§ Work to be completed: What do the lines say, reproduced word for word, from the first of the entries below through the line bearing "run B | 0.478"?

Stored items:

* * * *

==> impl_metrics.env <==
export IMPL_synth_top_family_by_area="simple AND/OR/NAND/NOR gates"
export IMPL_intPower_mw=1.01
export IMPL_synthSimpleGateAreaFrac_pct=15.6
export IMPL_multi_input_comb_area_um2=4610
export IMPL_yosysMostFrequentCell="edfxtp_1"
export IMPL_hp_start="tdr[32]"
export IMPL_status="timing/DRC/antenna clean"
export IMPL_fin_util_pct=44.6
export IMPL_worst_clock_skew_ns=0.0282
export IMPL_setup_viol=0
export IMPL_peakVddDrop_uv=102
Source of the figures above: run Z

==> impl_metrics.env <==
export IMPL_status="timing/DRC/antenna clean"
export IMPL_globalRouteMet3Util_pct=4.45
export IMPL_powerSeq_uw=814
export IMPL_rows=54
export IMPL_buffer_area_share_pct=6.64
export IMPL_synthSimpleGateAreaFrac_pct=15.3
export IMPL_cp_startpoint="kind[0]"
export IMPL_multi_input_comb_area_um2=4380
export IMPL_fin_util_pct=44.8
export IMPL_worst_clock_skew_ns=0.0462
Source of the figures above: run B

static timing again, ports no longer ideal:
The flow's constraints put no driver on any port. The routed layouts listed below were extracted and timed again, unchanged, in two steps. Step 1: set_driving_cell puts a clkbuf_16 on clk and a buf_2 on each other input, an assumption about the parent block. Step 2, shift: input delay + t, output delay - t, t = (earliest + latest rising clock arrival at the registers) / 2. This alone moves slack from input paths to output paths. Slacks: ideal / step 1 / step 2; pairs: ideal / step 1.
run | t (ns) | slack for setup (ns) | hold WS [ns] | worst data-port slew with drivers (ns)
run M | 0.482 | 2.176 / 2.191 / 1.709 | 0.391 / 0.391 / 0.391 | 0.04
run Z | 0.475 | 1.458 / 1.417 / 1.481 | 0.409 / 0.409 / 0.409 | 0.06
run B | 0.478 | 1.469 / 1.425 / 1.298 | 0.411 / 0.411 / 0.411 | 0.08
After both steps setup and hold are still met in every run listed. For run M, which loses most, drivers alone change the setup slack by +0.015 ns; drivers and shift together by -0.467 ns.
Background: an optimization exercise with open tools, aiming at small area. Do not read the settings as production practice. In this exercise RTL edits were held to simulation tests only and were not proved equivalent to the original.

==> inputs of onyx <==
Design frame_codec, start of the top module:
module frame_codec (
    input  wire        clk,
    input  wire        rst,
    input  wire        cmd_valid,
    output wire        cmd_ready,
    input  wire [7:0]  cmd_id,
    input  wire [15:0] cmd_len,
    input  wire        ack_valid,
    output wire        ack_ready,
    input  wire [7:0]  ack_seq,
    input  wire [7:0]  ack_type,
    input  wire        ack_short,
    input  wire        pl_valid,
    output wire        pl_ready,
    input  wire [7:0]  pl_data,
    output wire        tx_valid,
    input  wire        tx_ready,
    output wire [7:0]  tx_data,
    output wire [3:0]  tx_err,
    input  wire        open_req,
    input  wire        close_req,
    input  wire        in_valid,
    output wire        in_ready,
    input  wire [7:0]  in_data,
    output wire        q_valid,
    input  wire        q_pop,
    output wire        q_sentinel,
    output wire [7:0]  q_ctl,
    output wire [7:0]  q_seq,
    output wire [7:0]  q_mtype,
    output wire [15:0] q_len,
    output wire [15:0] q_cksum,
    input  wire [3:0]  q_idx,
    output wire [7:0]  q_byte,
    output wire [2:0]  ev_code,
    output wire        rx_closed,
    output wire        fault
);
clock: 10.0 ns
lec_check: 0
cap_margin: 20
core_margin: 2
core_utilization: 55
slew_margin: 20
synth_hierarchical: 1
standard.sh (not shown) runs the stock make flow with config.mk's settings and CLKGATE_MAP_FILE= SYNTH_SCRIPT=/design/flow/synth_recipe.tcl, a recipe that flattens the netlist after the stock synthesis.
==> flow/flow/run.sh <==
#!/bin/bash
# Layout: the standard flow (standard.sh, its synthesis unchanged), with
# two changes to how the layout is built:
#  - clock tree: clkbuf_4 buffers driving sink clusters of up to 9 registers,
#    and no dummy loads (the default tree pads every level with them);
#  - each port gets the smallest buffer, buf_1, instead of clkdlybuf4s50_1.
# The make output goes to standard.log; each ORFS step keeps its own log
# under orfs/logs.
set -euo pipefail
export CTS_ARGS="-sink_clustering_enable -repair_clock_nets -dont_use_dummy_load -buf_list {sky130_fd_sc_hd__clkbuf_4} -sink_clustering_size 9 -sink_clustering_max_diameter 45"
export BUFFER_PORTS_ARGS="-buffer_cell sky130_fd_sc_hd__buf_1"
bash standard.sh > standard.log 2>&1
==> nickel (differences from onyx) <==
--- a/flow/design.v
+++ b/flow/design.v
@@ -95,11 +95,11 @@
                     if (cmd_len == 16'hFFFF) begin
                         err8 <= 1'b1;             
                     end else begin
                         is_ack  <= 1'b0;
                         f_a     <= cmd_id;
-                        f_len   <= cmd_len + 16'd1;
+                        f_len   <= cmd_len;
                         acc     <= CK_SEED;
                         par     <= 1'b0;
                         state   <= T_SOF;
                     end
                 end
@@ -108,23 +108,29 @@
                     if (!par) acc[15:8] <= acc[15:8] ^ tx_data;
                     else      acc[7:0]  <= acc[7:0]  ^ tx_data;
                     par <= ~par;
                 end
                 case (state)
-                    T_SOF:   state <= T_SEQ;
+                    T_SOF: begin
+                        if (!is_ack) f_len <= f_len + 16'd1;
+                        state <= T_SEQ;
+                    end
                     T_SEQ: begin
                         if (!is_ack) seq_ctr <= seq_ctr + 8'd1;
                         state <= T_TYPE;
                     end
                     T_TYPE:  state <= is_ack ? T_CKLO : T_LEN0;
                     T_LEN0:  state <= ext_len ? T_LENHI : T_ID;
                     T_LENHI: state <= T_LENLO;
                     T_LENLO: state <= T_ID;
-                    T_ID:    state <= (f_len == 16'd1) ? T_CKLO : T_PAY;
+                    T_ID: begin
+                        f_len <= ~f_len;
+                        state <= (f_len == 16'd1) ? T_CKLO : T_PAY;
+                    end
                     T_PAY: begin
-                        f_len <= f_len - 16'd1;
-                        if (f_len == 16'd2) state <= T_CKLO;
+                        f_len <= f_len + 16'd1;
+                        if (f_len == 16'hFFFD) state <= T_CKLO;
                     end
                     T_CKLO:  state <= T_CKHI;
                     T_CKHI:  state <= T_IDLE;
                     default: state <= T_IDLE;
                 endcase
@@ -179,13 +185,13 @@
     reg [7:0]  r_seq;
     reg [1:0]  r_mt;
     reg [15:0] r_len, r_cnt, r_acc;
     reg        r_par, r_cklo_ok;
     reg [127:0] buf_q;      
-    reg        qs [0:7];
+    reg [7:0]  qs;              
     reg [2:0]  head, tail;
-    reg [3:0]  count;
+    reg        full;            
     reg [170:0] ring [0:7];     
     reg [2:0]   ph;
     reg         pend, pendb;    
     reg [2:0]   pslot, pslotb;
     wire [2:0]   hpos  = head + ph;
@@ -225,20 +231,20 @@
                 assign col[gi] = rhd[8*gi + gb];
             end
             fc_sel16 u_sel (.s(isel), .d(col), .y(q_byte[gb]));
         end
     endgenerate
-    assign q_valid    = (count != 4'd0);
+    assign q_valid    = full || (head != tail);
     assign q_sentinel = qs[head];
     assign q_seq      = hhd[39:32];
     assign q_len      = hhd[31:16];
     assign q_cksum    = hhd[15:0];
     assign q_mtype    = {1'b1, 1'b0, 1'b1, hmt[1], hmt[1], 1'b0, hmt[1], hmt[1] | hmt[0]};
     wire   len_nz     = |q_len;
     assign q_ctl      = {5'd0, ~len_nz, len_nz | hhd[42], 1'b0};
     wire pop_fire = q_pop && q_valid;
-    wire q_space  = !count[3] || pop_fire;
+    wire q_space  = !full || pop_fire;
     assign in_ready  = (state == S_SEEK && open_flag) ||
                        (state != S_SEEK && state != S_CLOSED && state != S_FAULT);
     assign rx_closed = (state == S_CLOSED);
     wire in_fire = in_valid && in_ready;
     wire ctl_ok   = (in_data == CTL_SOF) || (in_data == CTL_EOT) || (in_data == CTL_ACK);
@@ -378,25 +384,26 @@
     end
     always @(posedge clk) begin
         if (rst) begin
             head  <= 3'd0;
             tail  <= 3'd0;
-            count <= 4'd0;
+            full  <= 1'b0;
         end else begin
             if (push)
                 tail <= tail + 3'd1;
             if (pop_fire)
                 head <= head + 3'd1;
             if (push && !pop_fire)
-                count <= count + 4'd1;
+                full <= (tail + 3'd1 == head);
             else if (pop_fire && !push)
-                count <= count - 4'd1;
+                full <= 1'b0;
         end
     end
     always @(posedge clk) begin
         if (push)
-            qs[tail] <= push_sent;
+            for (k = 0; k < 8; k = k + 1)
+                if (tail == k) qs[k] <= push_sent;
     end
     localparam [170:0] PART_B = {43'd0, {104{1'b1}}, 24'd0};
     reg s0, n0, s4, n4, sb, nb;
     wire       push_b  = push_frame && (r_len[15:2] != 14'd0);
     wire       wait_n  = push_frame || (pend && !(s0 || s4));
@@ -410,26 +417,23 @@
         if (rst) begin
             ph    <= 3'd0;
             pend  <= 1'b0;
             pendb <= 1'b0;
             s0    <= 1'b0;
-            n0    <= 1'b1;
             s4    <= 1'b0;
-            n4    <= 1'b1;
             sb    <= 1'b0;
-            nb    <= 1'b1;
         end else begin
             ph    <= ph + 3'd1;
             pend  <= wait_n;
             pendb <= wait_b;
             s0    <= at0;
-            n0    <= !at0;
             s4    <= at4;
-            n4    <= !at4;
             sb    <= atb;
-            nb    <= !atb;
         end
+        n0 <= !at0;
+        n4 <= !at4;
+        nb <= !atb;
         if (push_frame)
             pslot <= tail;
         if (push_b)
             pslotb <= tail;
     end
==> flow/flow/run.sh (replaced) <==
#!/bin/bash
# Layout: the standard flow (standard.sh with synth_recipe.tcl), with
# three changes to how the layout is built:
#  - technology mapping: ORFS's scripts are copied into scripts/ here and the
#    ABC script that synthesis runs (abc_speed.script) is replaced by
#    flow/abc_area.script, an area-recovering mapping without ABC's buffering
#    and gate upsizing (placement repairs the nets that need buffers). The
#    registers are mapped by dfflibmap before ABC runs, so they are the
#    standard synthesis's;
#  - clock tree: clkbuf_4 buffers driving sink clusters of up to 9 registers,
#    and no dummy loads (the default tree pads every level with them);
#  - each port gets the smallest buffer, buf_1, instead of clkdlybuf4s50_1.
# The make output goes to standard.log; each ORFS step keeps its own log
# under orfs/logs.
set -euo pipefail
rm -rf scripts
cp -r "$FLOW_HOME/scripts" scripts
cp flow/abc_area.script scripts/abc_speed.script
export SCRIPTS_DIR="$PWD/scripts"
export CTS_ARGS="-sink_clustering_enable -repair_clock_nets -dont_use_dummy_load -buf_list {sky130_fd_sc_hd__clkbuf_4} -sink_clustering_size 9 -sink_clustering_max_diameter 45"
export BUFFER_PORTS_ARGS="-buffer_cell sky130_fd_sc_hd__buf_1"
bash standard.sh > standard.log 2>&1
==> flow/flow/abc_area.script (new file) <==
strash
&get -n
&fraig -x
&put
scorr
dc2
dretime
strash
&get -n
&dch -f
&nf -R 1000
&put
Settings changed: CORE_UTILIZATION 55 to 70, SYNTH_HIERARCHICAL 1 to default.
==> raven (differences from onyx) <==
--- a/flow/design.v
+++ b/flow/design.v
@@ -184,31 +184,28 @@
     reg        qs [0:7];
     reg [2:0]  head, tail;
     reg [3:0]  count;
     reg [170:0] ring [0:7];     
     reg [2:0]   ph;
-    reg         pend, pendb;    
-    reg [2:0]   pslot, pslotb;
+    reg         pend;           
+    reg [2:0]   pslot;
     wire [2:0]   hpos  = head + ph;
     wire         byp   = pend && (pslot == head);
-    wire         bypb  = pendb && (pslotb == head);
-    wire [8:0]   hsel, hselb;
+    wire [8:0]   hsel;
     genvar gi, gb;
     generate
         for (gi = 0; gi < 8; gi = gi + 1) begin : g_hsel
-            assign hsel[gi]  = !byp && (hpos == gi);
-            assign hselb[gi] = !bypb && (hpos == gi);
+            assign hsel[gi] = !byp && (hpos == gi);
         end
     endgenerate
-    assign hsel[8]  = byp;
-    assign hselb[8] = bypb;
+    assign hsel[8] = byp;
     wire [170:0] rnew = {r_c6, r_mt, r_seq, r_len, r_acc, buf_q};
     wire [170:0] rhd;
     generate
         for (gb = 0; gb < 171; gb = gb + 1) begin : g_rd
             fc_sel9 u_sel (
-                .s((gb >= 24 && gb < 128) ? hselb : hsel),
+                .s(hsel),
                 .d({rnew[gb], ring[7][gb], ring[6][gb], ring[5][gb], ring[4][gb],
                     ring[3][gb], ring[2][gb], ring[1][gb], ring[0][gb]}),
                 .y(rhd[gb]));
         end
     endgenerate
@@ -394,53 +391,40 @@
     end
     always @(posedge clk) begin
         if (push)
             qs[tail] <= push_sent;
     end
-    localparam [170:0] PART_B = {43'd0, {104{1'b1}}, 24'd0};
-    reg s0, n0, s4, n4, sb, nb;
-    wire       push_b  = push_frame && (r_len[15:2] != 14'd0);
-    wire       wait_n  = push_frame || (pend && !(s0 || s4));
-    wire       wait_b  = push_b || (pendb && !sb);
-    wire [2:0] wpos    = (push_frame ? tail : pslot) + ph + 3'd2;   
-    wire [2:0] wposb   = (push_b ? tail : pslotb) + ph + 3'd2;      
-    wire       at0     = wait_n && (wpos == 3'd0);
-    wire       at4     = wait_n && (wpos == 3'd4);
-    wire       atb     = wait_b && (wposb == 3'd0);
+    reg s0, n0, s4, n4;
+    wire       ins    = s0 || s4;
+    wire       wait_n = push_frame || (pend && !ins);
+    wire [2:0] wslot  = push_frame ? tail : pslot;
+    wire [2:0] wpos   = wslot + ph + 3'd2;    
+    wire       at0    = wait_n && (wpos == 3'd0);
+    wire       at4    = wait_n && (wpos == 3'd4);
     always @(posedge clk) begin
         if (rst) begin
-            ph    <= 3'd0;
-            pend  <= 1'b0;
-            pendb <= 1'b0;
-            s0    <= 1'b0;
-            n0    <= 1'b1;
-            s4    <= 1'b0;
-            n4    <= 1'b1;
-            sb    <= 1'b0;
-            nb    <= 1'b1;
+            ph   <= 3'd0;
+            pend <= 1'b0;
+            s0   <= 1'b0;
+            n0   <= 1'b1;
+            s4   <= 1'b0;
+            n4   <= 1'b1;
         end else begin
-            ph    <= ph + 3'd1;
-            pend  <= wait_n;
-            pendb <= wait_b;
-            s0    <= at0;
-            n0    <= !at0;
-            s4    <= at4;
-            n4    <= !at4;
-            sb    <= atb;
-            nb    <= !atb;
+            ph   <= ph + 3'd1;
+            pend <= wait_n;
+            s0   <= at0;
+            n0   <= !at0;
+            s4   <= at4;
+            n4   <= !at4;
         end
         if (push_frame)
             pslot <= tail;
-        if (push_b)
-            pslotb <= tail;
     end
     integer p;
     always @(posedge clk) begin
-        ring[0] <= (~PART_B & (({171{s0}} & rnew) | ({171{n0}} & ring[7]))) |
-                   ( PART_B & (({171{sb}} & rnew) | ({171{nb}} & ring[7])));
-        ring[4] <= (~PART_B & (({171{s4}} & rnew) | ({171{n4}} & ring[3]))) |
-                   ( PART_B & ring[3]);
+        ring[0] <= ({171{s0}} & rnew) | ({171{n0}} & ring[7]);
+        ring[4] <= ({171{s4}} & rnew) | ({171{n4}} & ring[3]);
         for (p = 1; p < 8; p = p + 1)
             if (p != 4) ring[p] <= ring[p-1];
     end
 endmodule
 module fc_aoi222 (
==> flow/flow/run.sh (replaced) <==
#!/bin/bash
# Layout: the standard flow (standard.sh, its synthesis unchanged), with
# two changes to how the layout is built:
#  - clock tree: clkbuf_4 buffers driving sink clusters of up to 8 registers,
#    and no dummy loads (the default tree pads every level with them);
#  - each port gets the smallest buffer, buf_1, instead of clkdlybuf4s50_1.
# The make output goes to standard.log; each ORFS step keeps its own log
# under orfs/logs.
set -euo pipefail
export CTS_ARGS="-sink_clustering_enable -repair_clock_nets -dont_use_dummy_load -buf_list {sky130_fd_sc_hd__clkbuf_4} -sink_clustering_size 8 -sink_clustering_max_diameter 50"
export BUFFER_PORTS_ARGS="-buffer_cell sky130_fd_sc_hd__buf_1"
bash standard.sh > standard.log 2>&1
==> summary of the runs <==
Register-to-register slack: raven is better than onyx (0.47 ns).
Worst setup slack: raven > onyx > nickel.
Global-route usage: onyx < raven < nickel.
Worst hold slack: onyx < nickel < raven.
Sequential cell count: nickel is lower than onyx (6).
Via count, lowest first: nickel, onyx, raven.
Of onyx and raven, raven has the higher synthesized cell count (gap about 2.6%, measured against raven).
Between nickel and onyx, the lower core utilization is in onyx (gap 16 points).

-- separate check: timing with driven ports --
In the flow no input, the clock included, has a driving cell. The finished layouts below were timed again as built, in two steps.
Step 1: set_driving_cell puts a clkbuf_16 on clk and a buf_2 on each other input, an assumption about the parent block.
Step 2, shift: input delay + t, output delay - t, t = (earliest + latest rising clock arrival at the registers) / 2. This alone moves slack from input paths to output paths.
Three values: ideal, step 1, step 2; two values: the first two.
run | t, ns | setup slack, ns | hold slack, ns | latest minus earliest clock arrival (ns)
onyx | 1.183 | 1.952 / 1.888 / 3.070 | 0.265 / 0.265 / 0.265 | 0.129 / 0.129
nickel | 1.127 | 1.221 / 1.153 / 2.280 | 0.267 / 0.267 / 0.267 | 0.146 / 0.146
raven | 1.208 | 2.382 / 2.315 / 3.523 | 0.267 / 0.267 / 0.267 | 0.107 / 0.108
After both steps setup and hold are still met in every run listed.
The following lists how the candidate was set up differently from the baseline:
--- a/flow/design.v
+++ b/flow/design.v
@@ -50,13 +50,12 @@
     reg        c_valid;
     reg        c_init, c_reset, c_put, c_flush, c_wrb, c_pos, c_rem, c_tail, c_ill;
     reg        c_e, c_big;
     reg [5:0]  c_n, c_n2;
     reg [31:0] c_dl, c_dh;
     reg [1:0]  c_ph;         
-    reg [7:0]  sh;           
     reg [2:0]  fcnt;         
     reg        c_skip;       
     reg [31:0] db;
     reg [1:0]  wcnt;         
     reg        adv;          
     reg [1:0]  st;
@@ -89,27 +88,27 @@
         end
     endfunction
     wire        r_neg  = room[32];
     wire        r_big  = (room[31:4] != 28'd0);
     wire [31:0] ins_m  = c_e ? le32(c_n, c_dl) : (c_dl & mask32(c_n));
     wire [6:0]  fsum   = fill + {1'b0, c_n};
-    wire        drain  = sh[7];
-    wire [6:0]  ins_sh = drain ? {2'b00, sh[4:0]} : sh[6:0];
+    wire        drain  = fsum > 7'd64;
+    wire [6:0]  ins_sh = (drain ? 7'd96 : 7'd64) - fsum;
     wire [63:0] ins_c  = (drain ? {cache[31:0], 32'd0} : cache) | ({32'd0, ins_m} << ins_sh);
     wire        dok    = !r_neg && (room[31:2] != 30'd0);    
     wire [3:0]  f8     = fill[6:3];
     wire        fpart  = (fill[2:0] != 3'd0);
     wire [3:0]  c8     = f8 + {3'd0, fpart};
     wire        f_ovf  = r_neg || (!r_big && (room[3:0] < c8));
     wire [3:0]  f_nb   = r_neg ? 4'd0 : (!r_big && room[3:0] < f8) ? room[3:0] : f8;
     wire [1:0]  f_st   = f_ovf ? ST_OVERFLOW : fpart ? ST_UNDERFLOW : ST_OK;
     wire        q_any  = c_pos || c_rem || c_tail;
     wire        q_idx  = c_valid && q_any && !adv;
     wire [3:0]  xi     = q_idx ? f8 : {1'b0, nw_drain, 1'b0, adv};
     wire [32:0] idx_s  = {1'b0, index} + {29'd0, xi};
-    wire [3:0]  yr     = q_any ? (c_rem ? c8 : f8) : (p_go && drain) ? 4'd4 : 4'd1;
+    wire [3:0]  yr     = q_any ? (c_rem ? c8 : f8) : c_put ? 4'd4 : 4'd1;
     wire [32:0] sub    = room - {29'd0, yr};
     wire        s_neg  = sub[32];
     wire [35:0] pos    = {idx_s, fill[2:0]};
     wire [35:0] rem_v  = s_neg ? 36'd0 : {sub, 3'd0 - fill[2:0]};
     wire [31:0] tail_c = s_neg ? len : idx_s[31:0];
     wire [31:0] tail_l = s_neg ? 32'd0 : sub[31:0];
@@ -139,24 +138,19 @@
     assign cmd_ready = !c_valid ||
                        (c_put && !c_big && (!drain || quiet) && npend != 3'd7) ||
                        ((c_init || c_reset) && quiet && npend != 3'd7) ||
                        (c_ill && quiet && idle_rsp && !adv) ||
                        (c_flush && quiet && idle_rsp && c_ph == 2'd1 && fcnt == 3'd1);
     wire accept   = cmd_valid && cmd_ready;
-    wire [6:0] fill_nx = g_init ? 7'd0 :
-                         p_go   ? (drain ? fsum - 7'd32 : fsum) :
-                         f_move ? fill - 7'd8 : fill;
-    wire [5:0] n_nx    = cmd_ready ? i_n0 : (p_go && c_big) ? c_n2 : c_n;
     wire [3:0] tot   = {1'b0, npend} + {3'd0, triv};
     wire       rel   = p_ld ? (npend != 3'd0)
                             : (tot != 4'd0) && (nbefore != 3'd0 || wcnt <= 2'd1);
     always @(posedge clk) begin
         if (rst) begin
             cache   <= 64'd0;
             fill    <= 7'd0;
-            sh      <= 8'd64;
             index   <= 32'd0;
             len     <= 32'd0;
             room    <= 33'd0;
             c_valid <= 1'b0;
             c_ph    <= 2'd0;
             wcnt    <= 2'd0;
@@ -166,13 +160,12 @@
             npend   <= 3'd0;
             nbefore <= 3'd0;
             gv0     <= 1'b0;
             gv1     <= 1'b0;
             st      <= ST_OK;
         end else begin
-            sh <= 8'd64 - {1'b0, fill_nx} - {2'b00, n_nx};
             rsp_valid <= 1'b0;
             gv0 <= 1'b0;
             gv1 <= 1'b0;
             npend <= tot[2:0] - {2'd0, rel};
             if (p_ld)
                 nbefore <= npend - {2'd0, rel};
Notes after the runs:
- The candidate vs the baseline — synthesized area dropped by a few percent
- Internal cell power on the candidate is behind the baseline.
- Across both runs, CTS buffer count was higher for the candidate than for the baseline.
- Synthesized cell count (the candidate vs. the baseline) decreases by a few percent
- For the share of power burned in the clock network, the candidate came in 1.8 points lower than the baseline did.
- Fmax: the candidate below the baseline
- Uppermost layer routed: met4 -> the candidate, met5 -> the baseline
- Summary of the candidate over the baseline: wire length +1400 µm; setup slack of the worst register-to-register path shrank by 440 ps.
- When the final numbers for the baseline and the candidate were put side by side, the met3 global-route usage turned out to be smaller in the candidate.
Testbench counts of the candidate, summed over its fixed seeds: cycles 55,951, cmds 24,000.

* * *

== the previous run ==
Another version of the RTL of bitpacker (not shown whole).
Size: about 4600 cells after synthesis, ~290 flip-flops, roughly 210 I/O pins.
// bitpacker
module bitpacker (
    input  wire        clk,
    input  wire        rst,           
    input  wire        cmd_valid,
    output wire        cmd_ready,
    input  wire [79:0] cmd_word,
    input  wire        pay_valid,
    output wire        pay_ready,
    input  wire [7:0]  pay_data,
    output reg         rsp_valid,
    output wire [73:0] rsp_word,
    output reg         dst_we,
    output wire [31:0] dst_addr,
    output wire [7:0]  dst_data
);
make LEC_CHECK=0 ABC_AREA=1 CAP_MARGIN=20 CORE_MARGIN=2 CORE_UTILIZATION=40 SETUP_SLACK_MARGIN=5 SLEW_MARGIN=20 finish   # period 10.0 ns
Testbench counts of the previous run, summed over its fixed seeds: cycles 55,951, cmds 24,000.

* * * *

§ Answer to the problem:
==> impl_metrics.env <==
export IMPL_synth_top_family_by_area="simple AND/OR/NAND/NOR gates"
export IMPL_intPower_mw=1.01
export IMPL_synthSimpleGateAreaFrac_pct=15.6
export IMPL_multi_input_comb_area_um2=4610
export IMPL_yosysMostFrequentCell="edfxtp_1"
export IMPL_hp_start="tdr[32]"
export IMPL_status="timing/DRC/antenna clean"
export IMPL_fin_util_pct=44.6
export IMPL_worst_clock_skew_ns=0.0282
export IMPL_setup_viol=0
export IMPL_peakVddDrop_uv=102
Source of the figures above: run Z

==> impl_metrics.env <==
export IMPL_status="timing/DRC/antenna clean"
export IMPL_globalRouteMet3Util_pct=4.45
export IMPL_powerSeq_uw=814
export IMPL_rows=54
export IMPL_buffer_area_share_pct=6.64
export IMPL_synthSimpleGateAreaFrac_pct=15.3
export IMPL_cp_startpoint="kind[0]"
export IMPL_multi_input_comb_area_um2=4380
export IMPL_fin_util_pct=44.8
export IMPL_worst_clock_skew_ns=0.0462
Source of the figures above: run B

static timing again, ports no longer ideal:
The flow's constraints put no driver on any port. The routed layouts listed below were extracted and timed again, unchanged, in two steps. Step 1: set_driving_cell puts a clkbuf_16 on clk and a buf_2 on each other input, an assumption about the parent block. Step 2, shift: input delay + t, output delay - t, t = (earliest + latest rising clock arrival at the registers) / 2. This alone moves slack from input paths to output paths. Slacks: ideal / step 1 / step 2; pairs: ideal / step 1.
run | t (ns) | slack for setup (ns) | hold WS [ns] | worst data-port slew with drivers (ns)
run M | 0.482 | 2.176 / 2.191 / 1.709 | 0.391 / 0.391 / 0.391 | 0.04
run Z | 0.475 | 1.458 / 1.417 / 1.481 | 0.409 / 0.409 / 0.409 | 0.06
run B | 0.478 | 1.469 / 1.425 / 1.298 | 0.411 / 0.411 / 0.411 | 0.08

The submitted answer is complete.